Figure 3.

Liquid-liquid phase separation of full-length PrP is promoted by the tryptophans in the octarepeat and not influenced by copper.A, schematic presentation of WT MoPrP (top panel). Ten µM of MoPrP in 10 mM Tris, pH 7.4 was analyzed by laser scanning microscopy before (TEV-) or after (TEV+) incubation with TEV protease for 1 h. The scale bar represents 10 μm. An aliquot of each sample (4.5 μg) was analyzed in parallel by SDS-PAGE and Coomassie brilliant blue staining (middle panels).
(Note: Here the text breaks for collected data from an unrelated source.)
`src/rtl/digit_sequencer_if.sv`:
```
// Host and stepper-drive signals of the digit sequencer.
// master: host/drive side, slave: the sequencer.
interface digit_sequencer_if #(
  parameter int DEPTH = 8
);
  logic                     wr_en;
  logic [3:0]               wr_digit;
  logic                     run;
  logic                     abort;
  logic                     err_clear;
  logic                     at_target;
  logic [3:0]               digit;
  logic                     load;
  logic                     en;
  logic                     busy;
  logic                     done;
  logic [$clog2(DEPTH):0]   fifo_count;
  logic                     full;
  logic                     empty;
  logic                     overflow;
  logic                     bad_digit;
  logic                     timeout;

  modport master (
    output wr_en, wr_digit, run, abort, err_clear, at_target,
    input  digit, load, en, busy, done, fifo_count,
    input  full, empty, overflow, bad_digit, timeout
  );

  modport slave (
    input  wr_en, wr_digit, run, abort, err_clear, at_target,
    output digit, load, en, busy, done, fifo_count,
    output full, empty, overflow, bad_digit, timeout
  );
endinterface

```
`src/rtl/digit_sequencer.sv`:
```
// Queues digits and strikes them one at a time on a stepper/servo
// drive: issue, settle on target, push, then gap back to rest.
module digit_sequencer #(
  parameter int DEPTH          = 8,
  parameter int SETTLE_HOLD    = 16,
  parameter int PUSH_CYCLES    = 45_000_000,
  parameter int GAP_CYCLES     = 4_000_000,
  parameter int TIMEOUT_CYCLES = 400_000_000
) (
  input logic               clk,
  input logic               reset,
  digit_sequencer_if.slave  bus
);
  localparam int AW   = $clog2(DEPTH);
  localparam int HW   = $clog2(SETTLE_HOLD) + 1;
  localparam int PG   = (PUSH_CYCLES > GAP_CYCLES) ?
                        PUSH_CYCLES : GAP_CYCLES;
  localparam int CMAX = (PG > TIMEOUT_CYCLES) ?
                        PG : TIMEOUT_CYCLES;
  localparam int CW   = $clog2(CMAX) + 1;

  typedef enum logic [2:0] {
    IDLE, ISSUE, SETTLE, PUSH, GAP, ERROR
  } state_e;

  state_e          state_q, state_d;
  logic [CW-1:0]   cnt_q, cnt_d;
  logic [HW-1:0]   hold_q, hold_d;
  logic [AW-1:0]   wr_ptr_q, wr_ptr_d;
  logic [AW-1:0]   rd_ptr_q, rd_ptr_d;
  logic [AW:0]     count_q, count_d;
  logic [3:0]      digit_q, digit_d;
  logic            done_q, done_d;
  logic            ovf_q, ovf_d;
  logic            bad_q, bad_d;
  logic            tmo_q, tmo_d;
  logic [3:0]      mem_q [DEPTH];

  logic full, empty, legal, pop, push;
  logic hold_hit, tmo_hit, push_end, gap_end;
  logic ovf_set, bad_set, tmo_set;

  assign full     = (count_q == (AW+1)'(DEPTH));
  assign empty    = (count_q == '0);
  assign legal    = (bus.wr_digit <= 4'd9);
  assign pop      = (state_q == ISSUE) && !bus.abort;
  assign push     = bus.wr_en && legal && !bus.abort &&
                    (!full || pop);
  assign ovf_set  = bus.wr_en && legal && full && !pop;
  assign bad_set  = bus.wr_en && !legal;

  assign hold_hit = (state_q == SETTLE) && bus.at_target &&
                    (hold_q + HW'(1) == HW'(SETTLE_HOLD));
  assign tmo_hit  = (state_q == SETTLE) &&
                    (cnt_q == CW'(TIMEOUT_CYCLES - 1));
  assign push_end = (cnt_q == CW'(PUSH_CYCLES - 1));
  assign gap_end  = (cnt_q == CW'(GAP_CYCLES - 1));
  assign tmo_set  = tmo_hit && !hold_hit && !bus.abort;

  always_comb begin
    state_d = state_q;
    unique case (state_q)
      IDLE:   if (bus.run && !empty) state_d = ISSUE;
      ISSUE:  state_d = SETTLE;
      SETTLE: begin
        if (hold_hit)     state_d = PUSH;
        else if (tmo_hit) state_d = ERROR;
      end
      PUSH:   if (push_end) state_d = GAP;
      GAP: begin
        if (gap_end)
          state_d = (bus.run && !empty) ? ISSUE : IDLE;
      end
      ERROR:  if (bus.err_clear) state_d = IDLE;
      default: state_d = IDLE;
    endcase
    if (bus.abort) state_d = IDLE;
  end

  // Counters restart on every state change.
  always_comb begin
    cnt_d  = (state_d != state_q) ? '0 : cnt_q + CW'(1);
    hold_d = '0;
    if (state_q == SETTLE && state_d == SETTLE)
      hold_d = bus.at_target ? hold_q + HW'(1) : '0;
  end

  always_comb begin
    wr_ptr_d = wr_ptr_q;
    rd_ptr_d = rd_ptr_q;
    count_d  = count_q;
    if (bus.abort) begin
      wr_ptr_d = '0;
      rd_ptr_d = '0;
      count_d  = '0;
    end else begin
      if (push) wr_ptr_d = wr_ptr_q + AW'(1);
      if (pop)  rd_ptr_d = rd_ptr_q + AW'(1);
      if (push && !pop)      count_d = count_q + (AW+1)'(1);
      else if (pop && !push) count_d = count_q - (AW+1)'(1);
    end
  end

  // Head is latched as ISSUE is entered so it is visible during ISSUE.
  always_comb begin
    digit_d = digit_q;
    if (state_d == ISSUE && state_q != ISSUE)
      digit_d = mem_q[rd_ptr_q];
    done_d = (state_q == PUSH) && push_end && !bus.abort;
    ovf_d  = ovf_set || (ovf_q && !bus.err_clear);
    bad_d  = bad_set || (bad_q && !bus.err_clear);
    tmo_d  = tmo_set || (tmo_q && !bus.err_clear);
  end

  always_ff @(posedge clk or posedge reset) begin
    if (reset) begin
      state_q  <= IDLE;
      cnt_q    <= '0;
      hold_q   <= '0;
      wr_ptr_q <= '0;
      rd_ptr_q <= '0;
      count_q  <= '0;
      digit_q  <= '0;
      done_q   <= 1'b0;
      ovf_q    <= 1'b0;
      bad_q    <= 1'b0;
      tmo_q    <= 1'b0;
    end else begin
      state_q  <= state_d;
      cnt_q    <= cnt_d;
      hold_q   <= hold_d;
      wr_ptr_q <= wr_ptr_d;
      rd_ptr_q <= rd_ptr_d;
      count_q  <= count_d;
      digit_q  <= digit_d;
      done_q   <= done_d;
      ovf_q    <= ovf_d;
      bad_q    <= bad_d;
      tmo_q    <= tmo_d;
    end
  end

  always_ff @(posedge clk) begin
    if (push) mem_q[wr_ptr_q] <= bus.wr_digit;
  end

  assign bus.en         = (state_q == ISSUE)  ||
                          (state_q == SETTLE) ||
                          (state_q == PUSH)   ||
                          (state_q == GAP);
  assign bus.load       = (state_q == ISSUE)  ||
                          (state_q == SETTLE) ||
                          (state_q == PUSH);
  assign bus.busy       = (state_q != IDLE);
  assign bus.digit      = digit_q;
  assign bus.done       = done_q;
  assign bus.fifo_count = count_q;
  assign bus.full       = full;
  assign bus.empty      = empty;
  assign bus.overflow   = ovf_q;
  assign bus.bad_digit  = bad_q;
  assign bus.timeout    = tmo_q;
endmodule

```
`src/flat_wrapper.sv`:
```
// flat-port wrapper written by rule: the top's interface ports become plain ports
module digit_sequencer_flat 
#(
  parameter int DEPTH          = 8,
  parameter int SETTLE_HOLD    = 16,
  parameter int PUSH_CYCLES    = 45_000_000,
  parameter int GAP_CYCLES     = 4_000_000,
  parameter int TIMEOUT_CYCLES = 400_000_000
)
  (clk, reset, bus_wr_en, bus_wr_digit, bus_run, bus_abort, bus_err_clear, bus_at_target, bus_digit, bus_load, bus_en, bus_busy, bus_done, bus_fifo_count, bus_full, bus_empty, bus_overflow, bus_bad_digit, bus_timeout);
  digit_sequencer_if #(.DEPTH(DEPTH)) bus_i ();
  input logic clk;
  input logic reset;
  input wire logic [$bits(bus_i.wr_en)-1:0] bus_wr_en;
  input wire logic [$bits(bus_i.wr_digit)-1:0] bus_wr_digit;
  input wire logic [$bits(bus_i.run)-1:0] bus_run;
  input wire logic [$bits(bus_i.abort)-1:0] bus_abort;
  input wire logic [$bits(bus_i.err_clear)-1:0] bus_err_clear;
  input wire logic [$bits(bus_i.at_target)-1:0] bus_at_target;
  output wire logic [$bits(bus_i.digit)-1:0] bus_digit;
  output wire logic [$bits(bus_i.load)-1:0] bus_load;
  output wire logic [$bits(bus_i.en)-1:0] bus_en;
  output wire logic [$bits(bus_i.busy)-1:0] bus_busy;
  output wire logic [$bits(bus_i.done)-1:0] bus_done;
  output wire logic [$bits(bus_i.fifo_count)-1:0] bus_fifo_count;
  output wire logic [$bits(bus_i.full)-1:0] bus_full;
  output wire logic [$bits(bus_i.empty)-1:0] bus_empty;
  output wire logic [$bits(bus_i.overflow)-1:0] bus_overflow;
  output wire logic [$bits(bus_i.bad_digit)-1:0] bus_bad_digit;
  output wire logic [$bits(bus_i.timeout)-1:0] bus_timeout;
  assign bus_i.wr_en = bus_wr_en;
  assign bus_i.wr_digit = bus_wr_digit;
  assign bus_i.run = bus_run;
  assign bus_i.abort = bus_abort;
  assign bus_i.err_clear = bus_err_clear;
  assign bus_i.at_target = bus_at_target;
  assign bus_digit = bus_i.digit;
  assign bus_load = bus_i.load;
  assign bus_en = bus_i.en;
  assign bus_busy = bus_i.busy;
  assign bus_done = bus_i.done;
  assign bus_fifo_count = bus_i.fifo_count;
  assign bus_full = bus_i.full;
  assign bus_empty = bus_i.empty;
  assign bus_overflow = bus_i.overflow;
  assign bus_bad_digit = bus_i.bad_digit;
  assign bus_timeout = bus_i.timeout;
  digit_sequencer #(.DEPTH(DEPTH), .SETTLE_HOLD(SETTLE_HOLD), .PUSH_CYCLES(PUSH_CYCLES), .GAP_CYCLES(GAP_CYCLES), .TIMEOUT_CYCLES(TIMEOUT_CYCLES)) u_core (.clk(clk), .reset(reset), .bus(bus_i));
endmodule
```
Protein mobility within the droplets was measured by fluorescence recovery after photobleaching (FRAP) as described in Figure 1D. B, schematic presentation of MoPrP-ORΔH. The histidine residues in the octarepeat were replaced by glycines. Fluorescence microscopy and FRAP recordings were performed as described in (A). C, schematic presentation of MoPrP-ORΔW. The tryptophanes in the octarepeat were replaced by glycines. Fluorescence microscopy and FRAP recordings were performed as described in (A). D, ten µM of WT MoPrP in 10 mM Tris–HCl, pH 7.4 containing increasing amounts of CuCl₂ as indicated was incubated with TEV protease for 1 h and then analyzed by laser scanning microscopy. The scale bar represents 10 μm. E, ten µM of WT MoN1 in 10 mM Tris–HCl, pH 7.4 containing increasing concentrations of CuCl₂ as indicated was incubated with TEV protease for 1 h and then analyzed by laser scanning microscopy. The scale bar represents 10 μm. TEV, tobacco etch virus.